↓

==> src/rtl/req_ack_if.sv <==
// req_ack_if: request/done/error bundle shared by the requesters,
// the arbiter and the single req/ack responder.
interface req_ack_if #(
  parameter int N_REQ = 4
);
  localparam int W = $clog2(N_REQ);

  logic [N_REQ-1:0] req_i;
  logic [N_REQ-1:0] done_o;
  logic [N_REQ-1:0] err_o;
  logic             dut_req;
  logic             dut_ack;
  logic [W-1:0]     grant_id;
  logic             busy;

  modport master (
    input  req_i,
    input  dut_ack,
    output done_o,
    output err_o,
    output dut_req,
    output grant_id,
    output busy
  );

  modport slave (
    output req_i,
    output dut_ack,
    input  done_o,
    input  err_o,
    input  dut_req,
    input  grant_id,
    input  busy
  );
endinterface

==> src/rtl/req_ack_arbiter.sv <==
// req_ack_arbiter: round-robin sharing of one req/ack responder by N_REQ
// requesters; define REQ_ACK_TIMEOUT_EN to enable the ack watchdog.
module req_ack_arbiter #(
  parameter int N_REQ   = 4,
  parameter int MIN_GAP = 8,
  parameter int TIMEOUT = 15
) (
  input logic       clk,
  input logic       rst_n,
  req_ack_if.master bus
);

  localparam int W = $clog2(N_REQ);

  localparam logic [1:0] S_IDLE  = 2'd0;
  localparam logic [1:0] S_ISSUE = 2'd1;
  localparam logic [1:0] S_WAIT  = 2'd2;
  localparam logic [1:0] S_GAP   = 2'd3;

  if (N_REQ < 2 || N_REQ > 8 ||
      MIN_GAP < 2 || MIN_GAP > 31 ||
      TIMEOUT < 4 || TIMEOUT > 31 ||
      TIMEOUT < MIN_GAP) begin : g_bad_cfg
    $error("req_ack_arbiter: parameter out of range");
  end

  logic [1:0]       state_q;
  logic [1:0]       state_nx;
  logic [W-1:0]     grant_q;
  logic [W-1:0]     ptr_q;
  logic [W-1:0]     win;
  logic [W-1:0]     ptr_nx;
  logic [W:0]       sum;
  logic             win_vld;
  logic [4:0]       cnt_q;
  logic             armed_q;
  logic [N_REQ-1:0] done_q;
  logic             st_idle;
  logic             st_issue;
  logic             st_wait;
  logic             st_gap;
  logic             ack_ok;
  logic             gap_end;
  logic             tmo;
  logic             go;

  assign st_idle  = (state_q == S_IDLE);
  assign st_issue = (state_q == S_ISSUE);
  assign st_wait  = (state_q == S_WAIT);
  assign st_gap   = (state_q == S_GAP);

  assign ack_ok  = st_wait && bus.dut_ack;
  assign gap_end = st_gap && (cnt_q >= 5'(MIN_GAP - 1));

`ifdef REQ_ACK_TIMEOUT_EN
  assign tmo = st_wait && !bus.dut_ack &&
               (cnt_q >= 5'(TIMEOUT));
`else
  assign tmo = 1'b0;
`endif

  assign go = (state_nx == S_ISSUE);

  // Round-robin search starting at the slot after the last grant.
  always_comb begin
    win     = '0;
    win_vld = 1'b0;
    sum     = '0;
    for (int i = 0; i < N_REQ; i++) begin
      sum = {1'b0, ptr_q} + (W+1)'(i);
      if (sum >= (W+1)'(N_REQ))
        sum = sum - (W+1)'(N_REQ);
      if (!win_vld && bus.req_i[sum[W-1:0]]) begin
        win_vld = 1'b1;
        win     = sum[W-1:0];
      end
    end
    ptr_nx = (win == W'(N_REQ - 1)) ? '0 : win + W'(1);
  end

  // Next-state decode; GAP and timeout may chain straight into ISSUE.
  always_comb begin
    state_nx = state_q;
    unique case (1'b1)
      st_idle:
        if (armed_q && win_vld)
          state_nx = S_ISSUE;
      st_issue:
        state_nx = S_WAIT;
      st_wait:
        if (ack_ok)
          state_nx = S_GAP;
        else if (tmo)
          state_nx = win_vld ? S_ISSUE : S_IDLE;
      st_gap:
        if (gap_end)
          state_nx = win_vld ? S_ISSUE : S_IDLE;
      default:
        state_nx = S_IDLE;
    endcase
  end

  // State register plus a one-edge arming delay after reset release.
  always_ff @(posedge clk or negedge rst_n) begin
    if (!rst_n) begin
      state_q <= S_IDLE;
      armed_q <= 1'b0;
    end else begin
      state_q <= state_nx;
      armed_q <= 1'b1;
    end
  end

  // Cycles since issue; restarts on every issue and saturates at 31.
  always_ff @(posedge clk or negedge rst_n) begin
    if (!rst_n)
      cnt_q <= '0;
    else if (go)
      cnt_q <= '0;
    else if (cnt_q != 5'd31)
      cnt_q <= cnt_q + 5'd1;
  end

  // Latch the winner and advance the priority pointer on issue.
  always_ff @(posedge clk or negedge rst_n) begin
    if (!rst_n) begin
      grant_q <= '0;
      ptr_q   <= '0;
    end else if (go) begin
      grant_q <= win;
      ptr_q   <= ptr_nx;
    end
  end

  // One-cycle completion pulse for the owner of the accepted ack.
  always_ff @(posedge clk or negedge rst_n) begin
    if (!rst_n)
      done_q <= '0;
    else if (ack_ok)
      done_q <= N_REQ'(1) << grant_q;
    else
      done_q <= '0;
  end

`ifdef REQ_ACK_TIMEOUT_EN
  logic [N_REQ-1:0] err_q;

  // One-cycle timeout pulse for the owner of the stalled transaction.
  always_ff @(posedge clk or negedge rst_n) begin
    if (!rst_n)
      err_q <= '0;
    else if (tmo)
      err_q <= N_REQ'(1) << grant_q;
    else
      err_q <= '0;
  end

  assign bus.err_o = err_q;
`else
  assign bus.err_o = '0;
`endif

  assign bus.done_o   = done_q;
  assign bus.dut_req  = st_issue;
  assign bus.grant_id = grant_q;
  assign bus.busy     = !st_idle;

endmodule
==> src/flat_wrapper.sv <==
// flat-port wrapper written by rule: the top's interface ports become plain ports
module req_ack_arbiter_flat 
#(
  parameter int N_REQ   = 4,
  parameter int MIN_GAP = 8,
  parameter int TIMEOUT = 15
)
  (clk, rst_n, bus_req_i, bus_dut_ack, bus_done_o, bus_err_o, bus_dut_req, bus_grant_id, bus_busy);
  req_ack_if #(.N_REQ(N_REQ)) bus_i ();
  input logic clk;
  input logic rst_n;
  input wire logic [$bits(bus_i.req_i)-1:0] bus_req_i;
  input wire logic [$bits(bus_i.dut_ack)-1:0] bus_dut_ack;
  output wire logic [$bits(bus_i.done_o)-1:0] bus_done_o;
  output wire logic [$bits(bus_i.err_o)-1:0] bus_err_o;
  output wire logic [$bits(bus_i.dut_req)-1:0] bus_dut_req;
  output wire logic [$bits(bus_i.grant_id)-1:0] bus_grant_id;
  output wire logic [$bits(bus_i.busy)-1:0] bus_busy;
  assign bus_i.req_i = bus_req_i;
  assign bus_i.dut_ack = bus_dut_ack;
  assign bus_done_o = bus_i.done_o;
  assign bus_err_o = bus_i.err_o;
  assign bus_dut_req = bus_i.dut_req;
  assign bus_grant_id = bus_i.grant_id;
  assign bus_busy = bus_i.busy;
  req_ack_arbiter #(.N_REQ(N_REQ), .MIN_GAP(MIN_GAP), .TIMEOUT(TIMEOUT)) u_core (.clk(clk), .rst_n(rst_n), .bus(bus_i));
endmodule
==> config.mk <==
export PLATFORM = sky130hd
export DESIGN_NAME = req_ack_arbiter_flat
export DESIGN_NICKNAME = d
export VERILOG_FILES = /design/src/rtl/req_ack_if.sv /design/src/rtl/req_ack_arbiter.sv /design/src/flat_wrapper.sv
export SDC_FILE = /design/constraint.sdc
export NUM_CORES = 1
export LEC_CHECK = 0
export ABC_AREA = 0
export ABC_CLOCK_PERIOD_IN_PS = 1900
export CAP_MARGIN = 20
export CORE_UTILIZATION = 44
export CTS_CLUSTER_DIAMETER = 60
export CTS_CLUSTER_SIZE = 8
export DETAILED_ROUTE_END_ITERATION = 8
export GPL_TIMING_DRIVEN = 1
export PLACE_DENSITY = 0.85
export SLEW_MARGIN = 20
export SYNTH_ARGS = -nofsm -noshare
export SYNTH_HDL_FRONTEND = slang
export SYNTH_SLANG_ARGS = --single-unit
==> constraint.sdc <==
create_clock -name clk -period 1.9 [get_ports clk]
set_input_delay 0.38 -clock clk [delete_from_list [all_inputs] [get_ports clk]]
set_output_delay 0.38 -clock clk [all_outputs]
set_load 0.005 [all_outputs]
==> insert_results.sql <==
INSERT INTO impl_metrics (metric_group, metric, value, unit) VALUES
('setup_path', 'critPathArrivalTime', '1.48', 'ns'),
('power_and_ir_drop', 'cellInternalPower', '1.038', 'mW'),
('cells_and_area', 'flow.area_growth_from_synthesis', '27.47', '%'),
('job', 'cap_viol_max_count', '0', ''),
('routing', 'detail_route.iter0.violations', '11', ''),
('sta', 'achievable-frequency', '536.2', 'MHz'),
('floorplan', 'initial_core_util', '0.4931', ''),
('sta', 'finalMaxSlewViolations', '0', ''),
('clock_network', 'clk_latency', '0.28', 'ns'),
('setup_path', 'critical_path.cell_chain', 'nor2b_1 > clkdlybuf4s50_1', ''),
('clock_network', 'cts.root.buffer_cell', 'sky130_fd_sc_hd__clkbuf_4', ''),
('place', 'dpl.cell_count', '131', ''),
('place', 'io_buffer_count', '14', ''),
('setup_path', 'criticalPathCategory', 'register to output pin', ''),
('cells_and_area', 'final_layout_size_suffix_gt1_frac', '0.1964', ''),
('place', 'detailed_place_hpwl', '1.338', 'mm'),
('power_and_ir_drop', 'switchingPower', '597.9', 'uW'),
('routing', 'drt-pass1-iter-count', '4', ''),
('setup_path', 'timing.critical_path.from', 'u_core.state_q[0]$_DFF_PN0_', ''),
('power_and_ir_drop', 'power_per_cell_area', '1445', 'nW/um2'),
('power_and_ir_drop', 'irDropWorstVdd', '707.4', 'uV'),
('sta', 'fin_skew', '0.005672', 'ns'),
('cells_and_area', 'number_of_nets_in_the_layout', '122', ''),
('clock_network', 'tritoncts.num_buffers', '3', ''),
('power_and_ir_drop', 'power_frac_comb', '0.488', ''),
('setup_path', 'slowest_delay', '0.53', 'ns'),
('cells_and_area', 'finalInstanceArea', '1132', 'um2'),
('sta', 'setup_tns', '0', 'ns'),
('cells_and_area', 'post_layout_nonfiller_instances', '137', ''),
('power_and_ir_drop', 'switching_portion_of_total_power', '0.3654', ''),
('cells_and_area', 'num_antenna_cells', '0', ''),
('global_route', 'global_route.overflow_total', '0', ''),
('synthesis', 'yosysSeqAreaShare', '0.4507', ''),
('setup_path', 'worstPathMaxFanout', '6', ''),
('floorplan', 'floorplan.die_area', '2203', 'um2'),
('cells_and_area', 'finish.utilization', '0.6285', ''),
('floorplan', 'core_area', '1802', 'um2'),
('sta', 'finalWorstPathRequiredPeriod', '1.865', 'ns'),
('global_route', 'grt_use_total', '0.1952', ''),
('routing', 'detailed_route_wl', '1.802', 'mm'),
('sta', 'setup_violations', '0', ''),
('routing', 'drt.antenna.violating_nets', '0', ''),
('setup_path', 'setup.worst_path.start_class', 'register', ''),
('setup_path', 'critPathSlowestCell', 'sky130_fd_sc_hd__clkdlybuf4s50_1', ''),
('global_route', 'global_route_wire_length_before_repair', '2.808', 'mm'),
('hold_path', 'hp-class', 'input port to async pin', ''),
('clock_network', 'cts_tree', 'yes', ''),
('cells_and_area', 'fill_cells', '146', ''),
('floorplan', 'die_height', '46.94', 'um'),
('power_and_ir_drop', 'power.static_leakage', '0.5277', 'nW'),
('routing', 'drt-wirelength-per-cell', '13.15', 'um'),
('power_and_ir_drop', 'power.clock.fraction', '0.134', ''),
('synthesis', 'synth.ff_latch_count', '16', ''),
('clock_network', 'clkSlewWorstSetupHoldPaths', '0.09', 'ns'),
('floorplan', 'die_width', '46.94', 'um'),
('synthesis', 'synth_cell_types', '31', ''),
('floorplan', 'core.rowCount', '15', ''),
('synthesis', 'ys.warnings.count', '0', ''),
('sta', 'final_hold_viol_count', '0', ''),
('floorplan', 'boundaryPins', '19', ''),
('power_and_ir_drop', 'share_seq_of_total_power', '0.378', ''),
('setup_path', 'cp.required', '1.52', 'ns'),
('clock_network', 'clock_path_buffers', '2', ''),
('routing', 'drt_drc_violations_left', '0', ''),
('global_route', 'number_of_antenna_violations_at_the_first_check_in_global_routing', '0', ''),
('routing', 'vias_per_cell', '5.088', ''),
('sta', 'finalCritPeriodShare', '0.9815', ''),
('clock_network', 'clock_sinks', '16', ''),
('global_route', 'vias_in_the_first_global_route', '688', ''),
('setup_path', 'worst_setup_path_end_kind', 'output pin', ''),
('run_status', 'outcome', 'complete, no violations', ''),
('place', 'placed_area', '1079', 'um2'),
('synthesis', 'synthesized_instance_count', '87', ''),
('synthesis', 'synthesized_area', '888.4', 'um2'),
('setup_path', 'worst_path_dominant_cell_family', 'buffers and inverters', ''),
('setup_path', 'critical_path.reg2reg.startpoint', 'u_core.cnt_q[0]$_DFFE_PN0P_', ''),
('clock_network', 'post_cts_hold_buffer_count', '0', ''),
('routing', 'route.vias.total', '697', ''),
('clock_network', 'cts_max_level', '1', ''),
('synthesis', 'avgSynthCellArea', '10.21', 'um2'),
('setup_path', 'critical_path_buf_inv_count', '1', ''),
('place', 'place_congestion', '0.7538', ''),
('global_route', 'grt_start_max_net_pins', '17', '');
-- registers in the layout (all words and copies together) (netlist names), named ones only --
register             count
u_core.armed_q           1
u_core.cnt_q             5
u_core.state_q           2
u_core.ptr_q             1
u_core.bus.done_o        4
u_core.bus.grant_id      2
-- synthesized netlist by cell type --
| cell | count | area (um2) |
|---|---|---|
| sky130_fd_sc_hd__o21ai_0 | 3 | 15.01 |
| sky130_fd_sc_hd__buf_4 | 4 | 30.03 |
| sky130_fd_sc_hd__nand2b_1 | 1 | 6.260 |
| sky130_fd_sc_hd__nand4b_1 | 1 | 8.760 |
| sky130_fd_sc_hd__xnor2_1 | 1 | 8.760 |
| sky130_fd_sc_hd__nor2_1 | 12 | 45.04 |
| sky130_fd_sc_hd__nor3_1 | 4 | 20.02 |
| sky130_fd_sc_hd__ha_1 | 2 | 25.02 |
| sky130_fd_sc_hd__o22ai_1 | 1 | 6.260 |
| sky130_fd_sc_hd__and3_1 | 1 | 6.260 |
| sky130_fd_sc_hd__nand2_1 | 3 | 11.26 |
| sky130_fd_sc_hd__o21a_1 | 1 | 7.510 |
| sky130_fd_sc_hd__a211oi_2 | 1 | 12.51 |
| sky130_fd_sc_hd__o21ai_1 | 1 | 5.000 |
| sky130_fd_sc_hd__dfrtp_1 | 16 | 400.4 |
| sky130_fd_sc_hd__nand3b_1 | 1 | 7.510 |
| sky130_fd_sc_hd__nor2b_4 | 1 | 13.76 |
| sky130_fd_sc_hd__o221ai_1 | 1 | 8.760 |
| sky130_fd_sc_hd__a21o_1 | 2 | 15.01 |
| sky130_fd_sc_hd__nor4_2 | 1 | 12.51 |
| sky130_fd_sc_hd__maj3_1 | 1 | 10.01 |
| sky130_fd_sc_hd__nor2b_1 | 4 | 25.02 |
| sky130_fd_sc_hd__buf_6 | 2 | 22.52 |
| sky130_fd_sc_hd__a21oi_1 | 4 | 20.02 |
| sky130_fd_sc_hd__xor2_1 | 3 | 26.28 |
| sky130_fd_sc_hd__a221oi_2 | 1 | 15.01 |
| sky130_fd_sc_hd__mux2i_1 | 2 | 20.02 |
| sky130_fd_sc_hd__conb_1 | 2 | 7.510 |
| sky130_fd_sc_hd__inv_1 | 6 | 22.52 |
| sky130_fd_sc_hd__mux2_4 | 3 | 45.04 |
| sky130_fd_sc_hd__a311oi_1 | 1 | 8.760 |
-- cell usage in the layout (no fill, tap or decap), types with 3 or more instances in the layout --
cell / count
sky130_fd_sc_hd__clkdlybuf4s50_1: 14
sky130_fd_sc_hd__buf_4: 10
sky130_fd_sc_hd__nand2_1: 3
sky130_fd_sc_hd__mux2_4: 3
sky130_fd_sc_hd__dfrtp_1: 16
sky130_fd_sc_hd__xor2_1: 3
sky130_fd_sc_hd__conb_1: 5
sky130_fd_sc_hd__nor2b_1: 4
sky130_fd_sc_hd__inv_1: 6
sky130_fd_sc_hd__a21oi_1: 4
sky130_fd_sc_hd__clkbuf_4: 3
sky130_fd_sc_hd__nor3_1: 4
sky130_fd_sc_hd__o21ai_0: 3
sky130_fd_sc_hd__nor2_1: 11
-- worst register-to-register path: stages, from the launching register on --
cell and delay (ns):
sky130_fd_sc_hd__dfrtp_1 0.41, sky130_fd_sc_hd__ha_1 0.23, sky130_fd_sc_hd__a21o_1 0.18, sky130_fd_sc_hd__a211oi_2 0.25, sky130_fd_sc_hd__o21ai_1 0.13, sky130_fd_sc_hd__nor2b_4 0.19, sky130_fd_sc_hd__mux2_4 0.32
-- layer usage --
metal,vias up,track usage,routed length (um)
li1,337,-,-
met1,339,0.1976,773
met2,19,0.3333,920
met3,2,0.08846,80
met4,0,0.1086,27
met5,-,0,0
-- power groups by stage --
stage	clock, mW	sequential [mW]	combinational, mW
floorplan	0	0.577	0.566
global placement	0	0.603	0.704
detailed placement	0	0.613	0.757
CTS	0.228	0.611	0.757
global route	0.245	0.637	0.881
finish	0.219	0.618	0.799
-- final cells by class --
type	count	area [um2]	share of cell area
clock buffers	4	36.28	0.03204
inverters	6	22.52	0.01989
multi-input cells	62	426.7	0.3768
flip-flops and latches	16	400.4	0.3536
well taps	25	31.28	0.02762
repair buffers	24	215.2	0.1901
-- logic make-up (layout without fill, tap and decap cells) --
kind of cell / count (synthesis) / in the layout / share of synthesized area
other: 2 / 5 / 0.008454
adders and majority gates: 3 / 3 / 0.03943
xor gates and xnor gates: 4 / 4 / 0.03944
AOI/OAI and AO/OA: 16 / 16 / 0.1282
muxes: 5 / 5 / 0.07324
DFF: 16 / 16 / 0.4507
and+or+nand+nor: 29 / 29 / 0.1761
buffers and inverters: 12 / 34 / 0.08450
-- worst paths after layout --
path | endpoint | slack, ns | depth (start not counted)
worst min-delay path | u_core.bus.done_o[1]$_DFF_PN0_ | 0.41 | 2
worst min register to register | u_core.bus.done_o[1]$_DFF_PN0_ | 0.52 | 1
min in group clk | u_core.bus.done_o[1]$_DFF_PN0_ | 0.52 | 1
max in group asynchronous | u_core.armed_q$_DFF_PN0_ | 1.32 | 2
worst max register to register | u_core.bus.grant_id[1]$_DFFE_PN0N_ | 0.08 | 6
worst max-delay path | bus_dut_req | 0.04 | 2
-- metrics by stage --
step / hold WS, ns / power [mW] / worst slack (ns)
global route: 0.4266 / 1.763 / -0.02240
floorplan: 0.08441 / 1.142 / 0.09364
detailed placement: 0.5068 / 1.370 / -0.08823
global placement: 0.5051 / 1.307 / -0.01106
CTS: 0.4080 / 1.596 / 0.04547
finish: 0.4060 / 1.636 / 0.03511
-- repair_timing --
| action | in CTS | in global routing |
|---|---|---|
| setup endpoints to repair | 0 | 4 |
| gates resized for setup | 0 | 1 |
| buffers inserted | 0 | 2 |
(Power assumes the default switching activity.)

↑

EXERCISE DIRECTIONS: Everything from the first line of the listing above through the line holding "TIMEOUT < 4 || TIMEOUT > 31 ||" must be retyped exactly; nothing else belongs in the reply.

RESPONSE FOR THIS EXERCISE:
==> src/rtl/req_ack_if.sv <==
// req_ack_if: request/done/error bundle shared by the requesters,
// the arbiter and the single req/ack responder.
interface req_ack_if #(
  parameter int N_REQ = 4
);
  localparam int W = $clog2(N_REQ);

  logic [N_REQ-1:0] req_i;
  logic [N_REQ-1:0] done_o;
  logic [N_REQ-1:0] err_o;
  logic             dut_req;
  logic             dut_ack;
  logic [W-1:0]     grant_id;
  logic             busy;

  modport master (
    input  req_i,
    input  dut_ack,
    output done_o,
    output err_o,
    output dut_req,
    output grant_id,
    output busy
  );

  modport slave (
    output req_i,
    output dut_ack,
    input  done_o,
    input  err_o,
    input  dut_req,
    input  grant_id,
    input  busy
  );
endinterface

==> src/rtl/req_ack_arbiter.sv <==
// req_ack_arbiter: round-robin sharing of one req/ack responder by N_REQ
// requesters; define REQ_ACK_TIMEOUT_EN to enable the ack watchdog.
module req_ack_arbiter #(
  parameter int N_REQ   = 4,
  parameter int MIN_GAP = 8,
  parameter int TIMEOUT = 15
) (
  input logic       clk,
  input logic       rst_n,
  req_ack_if.master bus
);

  localparam int W = $clog2(N_REQ);

  localparam logic [1:0] S_IDLE  = 2'd0;
  localparam logic [1:0] S_ISSUE = 2'd1;
  localparam logic [1:0] S_WAIT  = 2'd2;
  localparam logic [1:0] S_GAP   = 2'd3;

  if (N_REQ < 2 || N_REQ > 8 ||
      MIN_GAP < 2 || MIN_GAP > 31 ||
      TIMEOUT < 4 || TIMEOUT > 31 ||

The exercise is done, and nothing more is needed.